Wow aren't I just getting involved?
I contacted my college's student body president and told him I wanted to get involved. When I saw student newspaper I thought "Hmm" I might just get involved with that. They also have a position for an Academic Senator which might be interesting, representing the students who are political science and history majors like me. I'd have to see what the time requirements are, after all we live twenty miles farther now and we have only one car. We'll see. It was the President's idea recommending the Senate position. Will keep you posted. I'm not going to overdo it, that's for sure.
I recommended to my professor/mentor that we need a student organization on campus for students whose political affiliation is "Independent". I mean HELLO? The Republican or Democrat is getting old. People don't think like that anymore, it's not just TWO parties, there are more than that. For me, Independent is the way to go, no affiliation with the crap on either side.
Ok this Harvard thing? I say Harvard because US Colonial History is the main area of my studies, although I want to study ancient Greece and Rome and European History. I emailed the Graduate Coordinator of Harvard's History department. Damn there's a lot to know. First off, Harvard doesn't have a MS in History, you enter the Doctoral program with a BS and after two years receive the MS as part of the Doctoral work.
First, I would need an above average GRE of between 650 and 800, three strong letters of recommendation, and a really kickass personal statement about my academic background and history related research interests, a 20 page writing sample from either an undergraduate thesis or research paper. I was told the personal statement and writing sample are critical components of the application and are the strongest factors in consideration for admission. The committee and faculty in my field review the application and make a decision. Also, the PhD at Harvard requires two years of languages in the field and this must be done during the first two years. It is helpful to have solid foreign language before entering, but language can be taken there. I would have to take an exam in which Ihave two hours and one dictionary to aid me in translating two passages which are 3/4 page in length.

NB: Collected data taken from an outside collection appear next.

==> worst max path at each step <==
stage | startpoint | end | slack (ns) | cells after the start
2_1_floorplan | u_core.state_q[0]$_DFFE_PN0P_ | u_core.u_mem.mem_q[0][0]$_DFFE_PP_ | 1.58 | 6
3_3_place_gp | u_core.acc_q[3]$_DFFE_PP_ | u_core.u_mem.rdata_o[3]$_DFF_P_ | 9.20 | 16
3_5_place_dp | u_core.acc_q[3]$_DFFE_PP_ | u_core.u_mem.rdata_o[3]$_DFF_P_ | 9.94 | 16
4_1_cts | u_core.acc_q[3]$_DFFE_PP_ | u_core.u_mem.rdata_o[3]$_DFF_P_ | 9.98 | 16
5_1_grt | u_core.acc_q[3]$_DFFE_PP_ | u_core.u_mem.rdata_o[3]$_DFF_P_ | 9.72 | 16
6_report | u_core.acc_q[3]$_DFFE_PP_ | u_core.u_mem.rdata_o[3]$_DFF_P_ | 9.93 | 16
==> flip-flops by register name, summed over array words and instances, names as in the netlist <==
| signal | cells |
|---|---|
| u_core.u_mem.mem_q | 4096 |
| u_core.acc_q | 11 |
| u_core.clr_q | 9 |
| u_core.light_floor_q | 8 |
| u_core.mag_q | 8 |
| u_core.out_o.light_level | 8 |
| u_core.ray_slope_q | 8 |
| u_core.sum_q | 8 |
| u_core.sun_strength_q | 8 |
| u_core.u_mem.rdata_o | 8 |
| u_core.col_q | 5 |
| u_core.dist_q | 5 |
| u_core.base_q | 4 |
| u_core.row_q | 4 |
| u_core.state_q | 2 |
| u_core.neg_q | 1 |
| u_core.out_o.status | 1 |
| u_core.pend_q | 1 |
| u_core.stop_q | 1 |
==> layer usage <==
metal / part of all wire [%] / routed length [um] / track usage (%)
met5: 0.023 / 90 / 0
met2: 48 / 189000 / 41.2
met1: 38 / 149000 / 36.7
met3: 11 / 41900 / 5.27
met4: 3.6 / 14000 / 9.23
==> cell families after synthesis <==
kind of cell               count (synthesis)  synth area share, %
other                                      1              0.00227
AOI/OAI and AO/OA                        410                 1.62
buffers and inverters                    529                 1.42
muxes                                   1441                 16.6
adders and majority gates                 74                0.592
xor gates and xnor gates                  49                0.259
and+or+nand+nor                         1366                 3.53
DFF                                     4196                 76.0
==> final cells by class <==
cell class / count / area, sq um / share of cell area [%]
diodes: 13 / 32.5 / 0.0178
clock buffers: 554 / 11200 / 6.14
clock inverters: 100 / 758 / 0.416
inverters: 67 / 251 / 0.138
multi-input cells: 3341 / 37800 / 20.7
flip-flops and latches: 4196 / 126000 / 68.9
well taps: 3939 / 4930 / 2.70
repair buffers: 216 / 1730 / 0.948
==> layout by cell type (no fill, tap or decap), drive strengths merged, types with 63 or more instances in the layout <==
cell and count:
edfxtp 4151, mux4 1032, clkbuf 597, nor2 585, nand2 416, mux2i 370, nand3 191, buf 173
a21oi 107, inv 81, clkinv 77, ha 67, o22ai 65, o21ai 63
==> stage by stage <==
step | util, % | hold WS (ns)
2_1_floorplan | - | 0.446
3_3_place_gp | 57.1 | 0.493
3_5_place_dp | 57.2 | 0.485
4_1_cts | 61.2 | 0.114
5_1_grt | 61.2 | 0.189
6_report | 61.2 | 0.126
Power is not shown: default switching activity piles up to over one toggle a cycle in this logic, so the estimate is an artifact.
==> src/hw/rtl/fsks_pkg.sv <==
// ----------------------------------------------------------------------------
// Fixed slot key set package
// Shared types and constants for the key set scan chain and its controller.
// ----------------------------------------------------------------------------
package fsks_pkg;

    // Default number of key slots; the design supports 1 to 64.
    localparam int SLOTS_DEF = 8;

    // Slot index width covers the largest supported set of 64 slots.
    localparam int IDX_W = 6;
    // Occupancy width, as carried by the occupied result field.
    localparam int CNT_W = 7;
    localparam int KEY_W = 16;
    localparam int POS_W = 8;

    typedef enum logic [2:0] {
        MODE_ADD      = 3'd0,
        MODE_REMOVE   = 3'd1,
        MODE_CONTAINS = 3'd2,
        MODE_COUNT    = 3'd3,
        MODE_AT       = 3'd4,
        MODE_CLEAR    = 3'd5
    } mode_t;

    typedef enum logic [1:0] {
        STAT_DONE    = 2'd0,
        STAT_PRESENT = 2'd1,
        STAT_FULL    = 2'd2,
        STAT_MISSING = 2'd3
    } status_t;

    // Scan token that walks the cell chain, one cell per cycle.
    typedef struct packed {
        logic             active;
        mode_t            mode;
        logic [KEY_W-1:0] key;
        logic [POS_W-1:0] pos;
        logic             found;
        logic [IDX_W-1:0] found_idx;
        logic             free_found;
        logic [IDX_W-1:0] free_idx;
        logic [CNT_W-1:0] seen;
        logic             at_hit;
        logic [KEY_W-1:0] at_key;
    } token_t;

    // Slot update broadcast to all cells when a scan finishes.
    typedef struct packed {
        logic             clear_all;
        logic             set_en;
        logic             clr_en;
        logic [IDX_W-1:0] idx;
        logic [KEY_W-1:0] key;
    } cmd_t;

endpackage

==> src/hw/rtl/fsks_cell.sv <==
// ----------------------------------------------------------------------------
// Key set slot cell
// Holds one slot (key and valid bit) and updates the passing scan token.
// ----------------------------------------------------------------------------
module fsks_cell
    import fsks_pkg::*;
#(
    parameter int IDX = 0
) (
    input  logic   clk,
    input  logic   rst_n,
    input  token_t tok_in,
    input  cmd_t   cmd,
    output token_t tok_out
);

    logic             valid_reg;
    logic [KEY_W-1:0] key_reg;
    token_t           tok_reg;
    token_t           tok_next;
    logic             sel;
    logic             match;

    assign sel   = (cmd.idx == IDX_W'(IDX));
    assign match = valid_reg && (key_reg == tok_in.key);

    always_comb
    begin
        tok_next = tok_in;
        if (match && !tok_in.found)
        begin
            tok_next.found     = 1'b1;
            tok_next.found_idx = IDX_W'(IDX);
        end
        if (!valid_reg && !tok_in.free_found)
        begin
            tok_next.free_found = 1'b1;
            tok_next.free_idx   = IDX_W'(IDX);
        end
        if (valid_reg && !tok_in.at_hit)
        begin
            // The position-th occupied slot, counted from zero.
            if ({1'b0, tok_in.seen} == tok_in.pos)
            begin
                tok_next.at_hit = 1'b1;
                tok_next.at_key = key_reg;
            end
            tok_next.seen = tok_in.seen + CNT_W'(1);
        end
    end

    always_ff @(posedge clk or negedge rst_n)
    begin
        if (!rst_n)
        begin
            valid_reg <= 1'b0;
            tok_reg   <= '0;
        end
        else
        begin
            tok_reg <= tok_next;
            if (cmd.clear_all)
            begin
                valid_reg <= 1'b0;
            end
            else if (cmd.set_en && sel)
            begin
                valid_reg <= 1'b1;
            end
            else if (cmd.clr_en && sel)
            begin
                valid_reg <= 1'b0;
            end
        end
    end

    always_ff @(posedge clk)
    begin
        if (cmd.set_en && sel)
        begin
            key_reg <= cmd.key;
        end
    end

    assign tok_out = tok_reg;

endmodule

In order to take the General Exam which is a two hour oral exam which allows the student to move on to teaching and dissertation work, the language requirements have to be met. I was advised to get my foreign languages under my belt now. I have a background in spanish and still need to take the language, but I could also take two others at the undergraduate level too.
Eventually in the third year and once the General Exam is passed, it's time to present the dissertation research where reviewers of my choosing would attend and provide feedback. Fourth and fifth year students teach or travel to do research.
There is also five years of funding awarded to admitted students who need financial aid. The funding includes a yearly stipend of $19,000, full tuition (which is about $32,000 per year), health insurance. The final year of study includes a completion grant. The first two summers include a $3,800 stipend.There are also grants available.
Holy shit, that's a lot. I'll be old by the time I finish. I am 36 now, it'll take me 6 more years to finish my undergrad, I'll be 42, then 47 by the time I got a PhD?
I need to rethink this. I wanted to retire at 59 1/2, I wanted kids. None of that is going to happen if I do this.
I could just get a BS and be done with it.